The concerning report has pointed out that the ”Departments for Transport and for Business, Energy & Industrial Strategy should set out their plans for managing the complex transition to electric cars and ensure that progress can be monitored against it.”
The House of Commons has explained that progress has been made as around 11% of new car registrations were ultra-low emission in 2020 but reaching 100% will be “a huge challenge, and there will still be existing petrol and diesel cars on the road for many years after 2030”.
The report says that the Committee “is not convinced that the Departments are doing enough to ensure all communities have access to the appropriate charging infrastructure”.
One of the recommendations is to improve and expand the charging infrastructure as it is one of the key points to accelerate the transition to battery electric vehicles.
The lack of a wide charging infrastructure is not the only problem that is holding back the all-electric revolution as the report also points out that the upfront costs of EVs are not low enough for many, particularly if, as the Department states, only 13 electric car models cost less than £30,000. However, there were much fewer than this a year ago.
Mike Hawes, SMMT Chief Executive has explained that automotive world is fully committed to an all-electric future, but it will need the support of the government in order to speed up the process.
“The automotive industry shares government’s ambition for an electric revolution, a transformation that has already begun. However, as the Public Accounts Committee has made clear, we need a comprehensive and holistic plan to get us there in time,” he said. “That plan must convince consumers to make the switch, it must provide the incentives that make electric cars affordable for all, and it must ensure recharging is as easy as refuelling – which means a massive and rapid rollout of infrastructure nationwide.”
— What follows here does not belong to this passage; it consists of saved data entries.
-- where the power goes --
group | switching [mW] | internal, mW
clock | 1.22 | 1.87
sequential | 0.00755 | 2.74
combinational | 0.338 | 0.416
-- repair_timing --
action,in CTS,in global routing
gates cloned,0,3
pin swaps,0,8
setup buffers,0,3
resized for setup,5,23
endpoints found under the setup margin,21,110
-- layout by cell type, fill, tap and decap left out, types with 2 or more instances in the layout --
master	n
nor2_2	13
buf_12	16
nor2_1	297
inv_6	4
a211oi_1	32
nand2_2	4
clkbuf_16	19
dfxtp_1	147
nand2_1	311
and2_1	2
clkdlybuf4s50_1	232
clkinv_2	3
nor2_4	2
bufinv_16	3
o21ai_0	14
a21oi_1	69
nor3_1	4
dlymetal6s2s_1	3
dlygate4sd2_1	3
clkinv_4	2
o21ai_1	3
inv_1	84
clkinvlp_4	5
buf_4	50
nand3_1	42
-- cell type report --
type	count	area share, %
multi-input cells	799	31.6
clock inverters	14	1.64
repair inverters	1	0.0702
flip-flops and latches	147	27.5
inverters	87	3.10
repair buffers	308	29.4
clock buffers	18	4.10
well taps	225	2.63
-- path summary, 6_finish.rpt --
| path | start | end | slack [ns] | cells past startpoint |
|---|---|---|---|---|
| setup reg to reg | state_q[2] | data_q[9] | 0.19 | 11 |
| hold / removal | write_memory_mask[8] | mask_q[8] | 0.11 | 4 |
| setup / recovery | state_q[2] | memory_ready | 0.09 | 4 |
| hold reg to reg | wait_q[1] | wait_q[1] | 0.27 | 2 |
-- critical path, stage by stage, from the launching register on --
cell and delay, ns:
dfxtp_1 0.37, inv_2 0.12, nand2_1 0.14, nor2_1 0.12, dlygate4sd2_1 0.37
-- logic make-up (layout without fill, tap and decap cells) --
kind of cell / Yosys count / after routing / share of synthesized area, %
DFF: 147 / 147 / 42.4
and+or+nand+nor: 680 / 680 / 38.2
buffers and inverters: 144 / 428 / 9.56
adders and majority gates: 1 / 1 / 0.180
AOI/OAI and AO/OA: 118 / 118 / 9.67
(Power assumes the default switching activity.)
The report clearly states that the transport departments “should set out in their plan how they are going to manage the wider societal impacts of phasing out new diesel and petrol cars, for example, retraining the UK workforce, the impact on power generation and transmission, and implications for the UK tax take”.
So far, it seems the government has simply chosen a deadline without laying down a proper roadmap and left it to manufacturers and private companies to figure out a way to deal with the ICE ban, according to Sepi Arani, Commercial Lead at Carwow.co.uk.
“Manufacturers have invested billions increasing consumer choice by 91% since before COVID-19 and utility companies have delivered new public chargers on pretty much a daily basis,” he said. “Everyone has stepped up to the plate on this apart from the government, which promised car buyers so much but is delivering less and less.”
If price and range anxiety issues won’t be corrected or in any way addressed by the government, the all-electric revolution might inevitably be slowed down.
The government has so far allocated £1.3bn over the next four years to support the roll-out of charging points on motorways and major A roads, in homes and businesses and on streets. They also believe that the cost of electric vehicles will fall as production scales up around the world.